Tag Archives: The Frogs

What’s the School Play this year? (2)

Last time we had a brief look at The Dramatic Society’s production of Aristophanes’ “The Frogs” in 1924. Just look at those beards. And is one boy in the centre of the back row wearing a white burqa?:

Seven years later, on Monday, Tuesday and Wednesday, February 23rd, 24th and 25th 1931, the School Play had been “She stoops to conquer”. Here is the cast who contain, perhaps, a few more convincing women than is usually the case. This is because, I suspect, the Dramatic Society were being forced to use many more young boys, not least because the School’s Sixth Form was much, much smaller  during the 1930s than it was to become, say, in the 1960s:

Any proceeds from the play, after the deduction of expenses, were used to help finance the Dame Agnes Lads’ Club in Norton Street in Radford.

Another popular School Play around this time was “The Rope”. Looking at the photograph below, it seems to have starred Borat and his balding brother. On a more serious note, the young “lady” on the left, within five or six years, will be killed trying to slow down the German advance towards Dunkirk:

This young man, Alfred Warren, was, in  actual fact, a most accomplished female impersonator. His first ever role was as Anna Waleska in “Andrew Applejohn’s Adventure”. Witness his review in the School Magazine:

“The School stage has rarely been graced by a more charmingly seductive figure than Anna Waleska. His performance was astonishingly good, especially when one remembers that it was his first appearance. He contrived to give to his impersonation just the right shade of exotic fascination, and if his accent was neither Russian nor Portuguese, it had at least a foreign quality and was sufficiently intriguing. This young man betrayed a knowledge of feminine wiles amazing in one so young, the manipulation of his eyebrows alone being worthy of a Dietrich. One can hardly blame Ambrose for becoming as wax in the hands of such a siren.”

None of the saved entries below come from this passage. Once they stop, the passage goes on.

From an optimization exercise on the open Yosys and OpenROAD flow, aimed at small area, a short achievable clock period and few clock cycles per item; shortcuts taken in it are not production practice. RTL that was checked went through simulation tests only; none was proved equivalent to the original. For runs 1 to 3, 6 and 7, only the layout was checked, not whether the RTL still works. Power and IR drop assume default switching activity.

$ cat flow/config.mk
export PLATFORM = sky130hd
export DESIGN_NAME = proc_core_param
export DESIGN_NICKNAME = proc_core_param
export VERILOG_FILES = /design/flow/design.v
export SDC_FILE = /design/flow/constraint.sdc
export NUM_CORES = 4
export LEC_CHECK = 0
export CAP_MARGIN = 20
export CORE_MARGIN = 2
export CORE_UTILIZATION = 50
export SETUP_SLACK_MARGIN = 2.6
export SLEW_MARGIN = 20
export SYNTH_HIERARCHICAL = 1
export SYNTH_MINIMUM_KEEP_SIZE = 0
$ cat flow/constraint.sdc
create_clock -name core_clock -period 6.0 [get_ports {clk}]
set_input_delay 1.2000 -clock core_clock [delete_from_list [all_inputs] [get_ports {clk}]]
set_output_delay 1.2000 -clock core_clock [all_outputs]
set_load 0.01 [all_outputs]
$ cat flow/design.v
module proc_core_param #(
    parameter int DATA_W = 16,
    parameter int NREG   = 16,
    parameter int PC_W   = 8
) (
    input  logic                    clk,
    input  logic                    rst,
    input  logic                    run,
    output logic [PC_W-1:0]         imem_addr,
    input  logic [DATA_W-1:0]       imem_data,
    input  logic [$clog2(NREG)-1:0] dbg_sel,
    output logic [DATA_W-1:0]       dbg_data,
    output logic                    done,
    output logic                    halted,
    output logic                    zero_flag,
    output logic                    carry_flag,
    output logic                    illegal
);
    localparam int RA_W = $clog2(NREG);
    localparam logic [3:0] OP_NOP  = 4'd0;
    localparam logic [3:0] OP_LDI  = 4'd1;
    localparam logic [3:0] OP_MOV  = 4'd2;
    localparam logic [3:0] OP_ADD  = 4'd3;
    localparam logic [3:0] OP_SUB  = 4'd4;
    localparam logic [3:0] OP_JZ   = 4'd5;
    localparam logic [3:0] OP_HALT = 4'd6;
    logic [PC_W-1:0]              fa;
    logic                         dv;
    logic                         ir_v;
    logic [3:0]                   ir_op;
    logic [RA_W-1:0]              ir_rx;
    logic [DATA_W-1:0]            opa, opb, opa_d, opb_d;
    logic                         ir_tk;
    logic [NREG-1:0][DATA_W-1:0]  regs;
    logic [3:0]                   d_op;
    logic [RA_W-1:0]              d_rx, d_ry;
    logic                         two_word, ex, first, d_halt, taken, go, we;
    logic [DATA_W-1:0]            wdata;
    logic [DATA_W:0]              s;
    logic                         sub;
    assign d_op     = imem_data[DATA_W-1 -: 4];
    assign d_rx     = imem_data[DATA_W-5 -: RA_W];
    assign d_ry     = imem_data[DATA_W-5-RA_W -: RA_W];
    assign two_word = (ir_op == OP_LDI) || (ir_op == OP_JZ);
    assign ex       = ir_v && (!two_word || dv);
    assign first    = dv && !(ir_v && two_word);
    assign d_halt   = first && (d_op == OP_HALT);
    assign go       = run && !halted;
    assign we       = ex && (ir_op == OP_LDI || ir_op == OP_MOV || ir_op == OP_ADD || ir_op == OP_SUB);
    assign taken     = ir_v && dv && ir_tk;
    assign imem_addr = taken ? imem_data[PC_W-1:0] : fa;
    logic [DATA_W-1:0] bx, ag, ap, cg, cp;
    assign sub = (ir_op == OP_SUB);
    always_comb begin
        bx = opb ^ {DATA_W{sub}};
        ag = opa & bx;
        ap = opa ^ bx;
        cg = ag;
        cp = ap;
        cg[0] = ag[0] | (ap[0] & sub);
        for (int d = 1; d < DATA_W; d = d * 2)
            for (int i = DATA_W - 1; i >= d; i--) begin
                cg[i] = cg[i] | (cp[i] & cg[i-d]);
                cp[i] = cp[i] & cp[i-d];
            end
    end
    assign s     = {cg[DATA_W-1], ap ^ {cg[DATA_W-2:0], sub}};
    assign wdata = (ir_op == OP_LDI) ? imem_data : (ir_op == OP_MOV) ? opb : s[DATA_W-1:0];
    logic [NREG-1:0]  dbg_oh, a_oh, b_oh;
    logic [DATA_W-1:0] rd_a, rd_b;
    assign dbg_oh = {{(NREG-1){1'b0}}, 1'b1} << dbg_sel;
    assign a_oh   = {{(NREG-1){1'b0}}, 1'b1} << d_rx;
    assign b_oh   = {{(NREG-1){1'b0}}, 1'b1} << d_ry;
    proc_core_param_rdmux #(.N(NREG), .W(DATA_W)) u_rd_dbg (.oh(dbg_oh), .r(regs), .q(dbg_data));
    proc_core_param_rdmux #(.N(NREG), .W(DATA_W)) u_rd_a   (.oh(a_oh),   .r(regs), .q(rd_a));
    proc_core_param_rdmux #(.N(NREG), .W(DATA_W)) u_rd_b   (.oh(b_oh),   .r(regs), .q(rd_b));
    always_ff @(posedge clk or posedge rst) begin
        if (rst) begin
            fa    <= '0;
            dv    <= 1'b0;
            ir_v  <= 1'b0;
            ir_op <= '0;
            ir_rx <= '0;
            ir_tk <= 1'b0;
        end else if (go) begin
            dv <= 1'b1;
            fa <= imem_addr + 1'b1;
            if (first) begin
                ir_v  <= !d_halt;
                ir_op <= d_op;
                ir_rx <= d_rx;
                ir_tk <= (d_op == OP_JZ) && (opa_d == '0);
            end else if (ex) begin
                ir_v <= 1'b0;
            end
        end else begin
            dv <= 1'b0;
            fa <= fa - {{(PC_W-1){1'b0}}, dv};
        end
    end
    assign opa_d = (we && ir_rx == d_rx) ? wdata : rd_a;
    assign opb_d = (we && ir_rx == d_ry) ? wdata : rd_b;
    always_ff @(posedge clk) begin
        if (go && first) begin
            opa <= opa_d;
            opb <= opb_d;
        end
    end
    logic [NREG-1:0]              nwrow;
    logic [NREG-1:0][DATA_W-1:0]  regs_d;
    logic [DATA_W-1:0]            wdata_n;
    assign nwrow   = ~((go && we) ? ({{(NREG-1){1'b0}}, 1'b1} << ir_rx) : '0);
    assign wdata_n = ~wdata;
    always_comb
        for (int i = 0; i < NREG; i++)
            regs_d[i] = ~((wdata_n | {DATA_W{nwrow[i]}}) & ~(regs[i] & {DATA_W{nwrow[i]}}));
    always_ff @(posedge clk or posedge rst) begin
        if (rst) regs <= '0;
        else     regs <= regs_d;
    end
    always_ff @(posedge clk or posedge rst) begin
        if (rst) begin
            done       <= 1'b0;
            halted     <= 1'b0;
            zero_flag  <= 1'b0;
            carry_flag <= 1'b0;
            illegal    <= 1'b0;
        end else begin
            done <= go && ex;
            if (go) begin
                if (d_halt) halted <= 1'b1;
                if (ex) begin
                    case (ir_op)
                        OP_NOP, OP_LDI, OP_MOV, OP_JZ: ;
                        OP_ADD, OP_SUB: begin
                            zero_flag  <= (s[DATA_W-1:0] == '0);
                            carry_flag <= s[DATA_W] ^ sub;
                        end
                        default: illegal <= 1'b1;
                    endcase
                end
            end
        end
    end
endmodule
module proc_core_param_rdmux #(
    parameter int N = 16,
    parameter int W = 16
) (
    input  logic [N-1:0]   oh,
    input  logic [N*W-1:0] r,
    output logic [W-1:0]   q
);
    always_comb begin
        q = '0;
        for (int i = 0; i < N; i++) q = q | (r[i*W +: W] & {W{oh[i]}});
    end
endmodule
$ cat flow/run.sh
#!/bin/bash
# synth_recipe.tcl (not shown) runs the flow's synth.tcl, then flattens the netlist and writes it again
# the make line also repeats each setting of config.mk as NAME=value (left out here)
make -C /OpenROAD-flow-scripts/flow DESIGN_CONFIG=/design/flow/config.mk WORK_HOME=/design/flow/orfs CLKGATE_MAP_FILE= SYNTH_SCRIPT=/design/flow/synth_recipe.tcl finish
==> summary.md, run 1 <==
| Metric | Value |
|---|---|
| Outcome | `finished clean` |
| Hold Violations, Final | `0` |
| Ratio of final minimum period to clock period | `0.636` |
| Post-route design area | `0.0227 mm^2` |
| Tot GR Track Use | `0.363` |
| Worst setup EP type | `output port` |
| CTS Hold Bufs | `0` |
| Startpoint Class | `primary input` |
| Post-route ant nets | `0` |
| Layout Skew | `0.0257 ns` |
| Vias in the first global route | `15875` |
| CTS HTree Levels | `2` |
| WL per Instance | `28.7 um` |
| Worst hold path class | `reg -> reg` |
| Top Usage Layer GRT | `met2` |
| Clk Latency, worst-skew pair | `0.56 ns` |
| DP Area | `0.0191 mm^2` |
| Vias/cell | `6.97` |
| Slew @ Worst Pin | `0.991 ns` |
| Post-synthesis sequential area ratio | `0.436` |
| WP data required | `4.80 ns` |
| Final #Nets | `2023` |
| Grt ovf | `0` |
| CP Class | `in -> out` |
| Layout cells sized above 1 | `0.275` |
| Cell Area, Synth | `0.0183 mm^2` |
| Die H | `195 um` |
| Maximum fanout along the worst path | `8` |
| DRT Pass-1 Iters | `6` |
| Total Wirelength | `71100 um` |
| Reg clk slew, reported paths | `0.06 ns` |
| Area growth syn-to-layout | `24.2%` |
| Initial antenna violation count | `1` |
| Post-synth top flop | `dfrtp_1` |
| Syn Inst Count | `1915` |
| EDFF count, synth | `32` |
| Port Buffers | `51` |
| Largest net degree at the start of global routing | `137` |
| Die Area | `0.0381 mm^2` |
| Slew Viols, Final | `0` |
| Post-layout minimum cycle time | `3.81 ns` |
| Met2 global-route usage | `0.557` |
| Number of DRC markers in iteration 0 | `2285` |
| Fill cells | `3047` |
| DP HPWL | `47900 um` |
| Cell family with most CP delay | `buffers and inverters` |
| Yosys reg bits | `312` |
| Core area | `0.0363 mm^2` |
| GPL Wtd Cong | `1.01` |
| Initial Utilization | `0.504` |
| Clock buffer count from CTS | `37` |
| Antenna cells | `0` |
| Ys Warns | `8` |
| Max Cap Viol | `0` |
| VDD IR max | `265 uV` |
| Power Dens Cells | `487 mW/mm^2` |
| CTS root buffer | `clkbuf_16` |
| WHS | `0.484 ns` |
| Pleak | `0.00953 uW` |
| Clk buf depth | `3` |
| Die width | `195 um` |
| Library cells used by synthesis | `78` |
| Residual DRC count | `0` |
| Slowest stage delay, CP | `0.25 ns` |
| CP Buf/Inv Count | `3` |
| GR Util met1 | `0.510` |
| Syn Nets | `1957` |
| Final Util | `0.626` |
| TritonCTS sink count | `312` |
| Syn Area/Cell | `9.54 um^2` |
| Setup_tns | `0 ns` |
| Peak Freq | `262 MHz` |
| Wire length of the first global-routing pass | `104000 um` |
| RSZ-0062 raised after global routing | `true` |
| # rows | `70` |
| Worst slew margin | `0.338` |
| Via Count | `17245` |
| IO Count | `52` |
| Final setup vio count | `0` |
| Crit path max-delay cell type | `nand4_1` |
| CTS tree | `yes` |
| Worst-path cell chain | `buf_12, nand2b_4, nor2_2, buf_6, a22o_1, a221oi_2, nand4_1, buf_2` |
| Met3 Use GR | `0.0862` |
| Worst Path Arrival | `2.61 ns` |
| Design Power | `11100 uW` |
| Ys async rst share | `0.897` |
## final cells by class
class	instances	area (um^2)	area share
multi-input combinational	1390	10700	0.470
clock inverter	13	125	0.00551
tap	468	586	0.0258
sequential	312	7980	0.351
timing repair buffer	226	2240	0.0985
inverter	14	56.3	0.00248
clock buffer	51	1060	0.0467
## Yosys cell counts (all sizes together), types with 9 or more instances
cell type  number  area, um^2
ha             18         225
xor2           36         315
o31ai          18         140
nor3           27         140
inv            14        52.6
a221oi        193        1720
edfxtp         32         961
nand3          12        60.1
clkbuf        112         420
o21a            9        67.6
a21oi          21         113
buf            87         756
dfrtp         280        7010
mux2i          11         123
xnor2          14         123
a22o          194        1700
o21ai         275        1380
nand2b         13        81.3
a21o           10        75.1
mux2           25         282
nand2         309        1160
nor2           53         199
nand4          57         357
## through the flow
stage               setup WS, ns  instances
floorplan                   1.09       1915
global route                2.21       2474
detailed placement         0.734       2311
CTS                         2.25       2438
global placement           0.709       2309
finish                      2.19       2474
## worst paths after layout
check	cells past startpoint	to	startpoint	slack, ns
worst max-delay path	8	dbg_data[15]	dbg_sel[1]	2.19
worst min-delay path	1	illegal	illegal	0.48
worst max register to register	13	ir_tk	ir_op[0]	2.45
worst min register to register	1	illegal	illegal	0.48
max in group asynchronous	3	ir_op[0]	rst	3.54
min in group asynchronous	2	async pin	rst	1.16
## where the power goes
part / internal (uW) / switching [uW] / leakage, uW
registers: 2790 / 939 / 0.00408
clock network: 1320 / 927 / 0.000578
logic: 2040 / 3040 / 0.00488
total: 6150 / 4900 / 0.00953
## cells by family after synthesis
family	synth area share
adder cells (fa/ha/maj)	0.0134
multiplexers	0.0221
AO/OA/AOI/OAI	0.306
XOR/XNOR	0.0240
AND/OR/NAND/NOR	0.131
flip-flops	0.436
buffers and inverters	0.0673
## layer usage
layer	routed length, um	vias up
li1	-	7500
met1	29800	8540
met2	31300	1037
met3	7560	168
met4	2440	0
met5	0	-
## cells in the final DEF (no fill, tap or decap), types with 18 or more instances in the layout
master | netlist | routed
a221oi_1 | 189 | 113
nor2_1 | 53 | 38
buf_6 | 46 | 45
nand4_1 | 57 | 57
buf_12 | 0 | 19
o21ai_0 | 270 | 204
a22o_1 | 194 | 191
edfxtp_1 | 32 | 32
mux2_2 | 25 | 23
buf_4 | 3 | 113
nand2_1 | 309 | 297
dfrtp_1 | 280 | 274
o21ai_2 | 1 | 53
xor2_1 | 36 | 32
clkbuf_16 | 0 | 42
a21oi_1 | 19 | 18
a221oi_2 | 4 | 70
## timing repair
item                                    CTS  global route
resized for setup                       320           221
endpoints found under the setup margin  276           264
buffers inserted                         62            28
pin swaps                                49            74
cloned                                    1             7
==> run 2: changes to the inputs <==
--- a/flow/config.mk
+++ b/flow/config.mk
@@ -9,5 +9,5 @@
 export CORE_MARGIN = 2
 export CORE_UTILIZATION = 50
-export SETUP_SLACK_MARGIN = 2.6
+export SETUP_SLACK_MARGIN = 2.0
 export SLEW_MARGIN = 20
 export SYNTH_HIERARCHICAL = 1
==> summary.md, run 2 <==
| Metric | Value |
|---|---|
| Post-layout minimum cycle time | `4.12 ns (+0.310 ns)` |
| Ratio of final minimum period to clock period | `0.687 (+0.0517)` |
| Initial Utilization | `0.504 (unchanged)` |
| Hold Violations, Final | `0 (unchanged)` |
| Post-synthesis sequential area ratio | `0.436 (unchanged)` |
| RSZ-0062 raised after global routing | `true` |
| Ys Warns | `8 (unchanged)` |
| Syn Nets | `1957 (unchanged)` |
| Syn Area/Cell | `9.54 um^2 (unchanged)` |
| Setup_tns | `0 ns (unchanged)` |
| Max Cap Viol | `0 (unchanged)` |
| Final #Nets | `1924 (-4.9%)` |
| Vias/cell | `6.99 (+0.27%)` |
| Outcome | `finished clean` |
| Wire length of the first global-routing pass | `106000 um (+1.6%)` |
| Grt ovf | `0 (unchanged)` |
| Reg clk slew, reported paths | `0.06 ns (about the same)` |
| Cell Area, Synth | `0.0183 mm^2 (unchanged)` |
| Worst hold path class | `reg -> reg` |
| Area growth syn-to-layout | `13.4%` |
| Largest net degree at the start of global routing | `136 (-0.73%)` |
| GPL Wtd Cong | `1.02 (+1.9%)` |
| Syn Inst Count | `1915 (unchanged)` |
| IO Count | `52 (unchanged)` |
| Most frequent cells in the layout | `nand2_1, dfrtp_1, o21ai_0` |
| Dominant cell type by area after synthesis | `dfrtp_1` |
| WHS | `0.490 ns (+0.00656 ns)` |
| Most common cell after layout, fill and taps aside | `nand2_1` |
| Library cells used by synthesis | `78 (unchanged)` |
| Slew @ Worst Pin | `1.04 ns (+0.0468 ns)` |
| Slew Viols, Final | `0 (unchanged)` |
| Number of DRC markers in iteration 0 | `2666 (+17%)` |
| WL per Instance | `29.6 um (+3.0%)` |
| DRT Pass-1 Iters | `6 (unchanged)` |
| Antenna cells | `0 (unchanged)` |
| Core area | `0.0363 mm^2 (unchanged)` |
| # rows | `70 (unchanged)` |
| Post-synth top flop | `dfrtp_1` |
| Maximum fanout along the worst path | `16 (+8)` |
| Worst slew margin | `0.305 (-0.0330)` |
| CP Class | `in -> reg` |
| Vias in the first global route | `15562 (-2.0%)` |
| Clock buffer count from CTS | `37 (unchanged)` |
| Final setup vio count | `0 (unchanged)` |
| Port Buffers | `51 (unchanged)` |
| Layout cells sized above 1 | `0.160 (-0.115)` |
| TritonCTS sink count | `312 (unchanged)` |
| Fill cells | `3235 (+6.2%)` |
| Pleak | `0.00854 uW (-10%)` |
| Post-synth top area share | `0.384 (unchanged)` |
| EDFF count, synth | `32 (unchanged)` |
| Worst setup EP type | `flip-flop` |
| Peak Freq | `242 MHz (-7.5%)` |
| Clk Latency, worst-skew pair | `0.57 ns (about the same)` |
| Synth top cells by count | `nand2_1, dfrtp_1, o21ai_0, a22o_1, a221oi_1` |
| Die width | `195 um (unchanged)` |
| CTS Hold Bufs | `0 (unchanged)` |
| Area contributors post-synth | `dfrtp_1, a22o_1, a221oi_1, o21ai_0, nand2_1` |
| Total Wirelength | `70400 um (-0.91%)` |
| Clk buf depth | `3 (unchanged)` |
| Worst Path Arrival | `4.59 ns (+1.98 ns)` |
| Die Area | `0.0381 mm^2 (unchanged)` |
| Initial antenna violation count | `2 (+1)` |
| Post-route ant nets | `0 (unchanged)` |
| Startpoint Class | `primary input` |
| Tot GR Track Use | `0.372 (+0.00936)` |
| Die H | `195 um (unchanged)` |
| Count leader, synth | `nand2_1` |
| CTS HTree Levels | `2 (unchanged)` |
| WP data required | `6.46 ns (+1.66 ns)` |
| DP HPWL | `49100 um (+2.6%)` |
| Yosys reg bits | `312 (unchanged)` |
| Layout Skew | `0.0216 ns (-0.00417 ns)` |
| CTS root buffer | `clkbuf_16` |
| Power Dens Cells | `468 mW/mm^2 (-3.8%)` |
| VDD IR max | `268 uV (+1.3%)` |
| CTS tree | `yes` |
| Final Util | `0.571 (-0.0549)` |
| Ys async rst share | `0.897 (unchanged)` |
| Residual DRC count | `0 (unchanged)` |
| Via Count | `16627 (-3.6%)` |
-- run 2: changes by cell type in the layout (fill, tap and decap cells not counted), sizes merged, moves of 2 or more --
| cell | change |
|---|---|
| buf | -115 |
| clkbuf | -5 |
| clkdlybuf4s15 | +12 |
| clkdlybuf4s50 | +7 |
| clkinvlp | +2 |
| inv | +4 |
-- run 2: power breakdown --
group          total, uW  internal [uW]  switching, uW
Combinational       3700           1220           2480
Clock               2270           1310            966
Sequential          3720           2790            936
Total               9700           5320           4380
-- run 2: final cells by class --
cell class	instances	area, um^2	share of cell area
clock buffer	50	1070	0.0515
clock inverter	18	150	0.00725
inverter	14	56.3	0.00272
multi-input combinational	1390	9760	0.471
sequential	312	7970	0.385
tap	468	586	0.0283
timing repair buffer	127	1120	0.0543
-- run 2: critical path: stages --
cell and delay (ns):
clkdlybuf4s15_2 0.37, nand2b_1 0.20, nor3_2 0.06, buf_4 0.24, a22o_1 0.24, a221oi_1 0.35
nand4_1 0.17, or4_1 0.59, nor2_1 0.24, and4_1 0.22, a41oi_1 0.05, a2111oi_2 0.24
o2111ai_1 0.15, o32ai_1 0.26
-- run 2: cell families after synthesis --
family,share of synthesized area
AO/OA/AOI/OAI,0.306
AND/OR/NAND/NOR,0.131
flip-flops,0.436
buffers and inverters,0.0673
XOR/XNOR,0.0240
multiplexers,0.0221
adder cells (fa/ha/maj),0.0134
-- run 2: final timing paths --
check	start	to	slack [ns]	cells after the start
setup / recovery	imem_data[11]	ir_tk	1.88	14
hold / removal	carry_flag	carry_flag	0.49	2
setup reg to reg	ir_op[0]	ir_tk	2.04	13
hold reg to reg	carry_flag	carry_flag	0.49	2
max in group asynchronous	rst	async pin	3.52	3
min in group asynchronous	rst	async pin	1.20	2
-- run 2: layer usage --
layer	part of all wire	GRT usage
met5	0.00031	0
met2	0.44	0.558
met4	0.025	0.0910
met3	0.11	0.0883
met1	0.42	0.544
-- run 2: timing repair --
action                                  CTS  global route
resized for setup                       135            40
endpoints found under the setup margin  176           123
buffers inserted                          5             0
pin swaps                                 7             8
-- run 2: metrics by stage --
stage               worst slack, ns  cells  cell area [um^2]  power (uW)
floorplan                      1.09   1915             18300        5600
global placement              0.813   2304             18900        7080
detailed placement            0.854   2306             18900        7120
CTS                            1.96   2379             20600        9510
global route                   1.78   2379             20700       10200
finish                         1.88   2379             20700        9700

Two years later, in GB Shaw’s “Captain Brassbound’s Conversion”, the School Magazine said:

“The presentation this term was an act more daring than any of its predecessors. There was only one person fitted for the: “prodigious task of portraying so gracious a personage as Lady Cicely. His voice, now at breaking point, just suited her position as mistress of Brassbound’s crew: his seductive manner fitted the beguiler of a dozen men. His part did not allow him this year the opportunity to display those feminine wiles of which, as Anna Waleska, he had shown himself so complete a master, but his expression, now wheedling, now indifferent, was no less successful in enticing the unfortunate victim into her trap. He perhaps tended to overdo that half crouching feline posture which he so often employed against Brassbound. Nevertheless, clad in exquisite garments, which must have cost the society a small fortune, he contrived to overcome the artificialities and discrepancies of Lady Ciceley’s rôle, and for that achievement alone he deserves high praise.”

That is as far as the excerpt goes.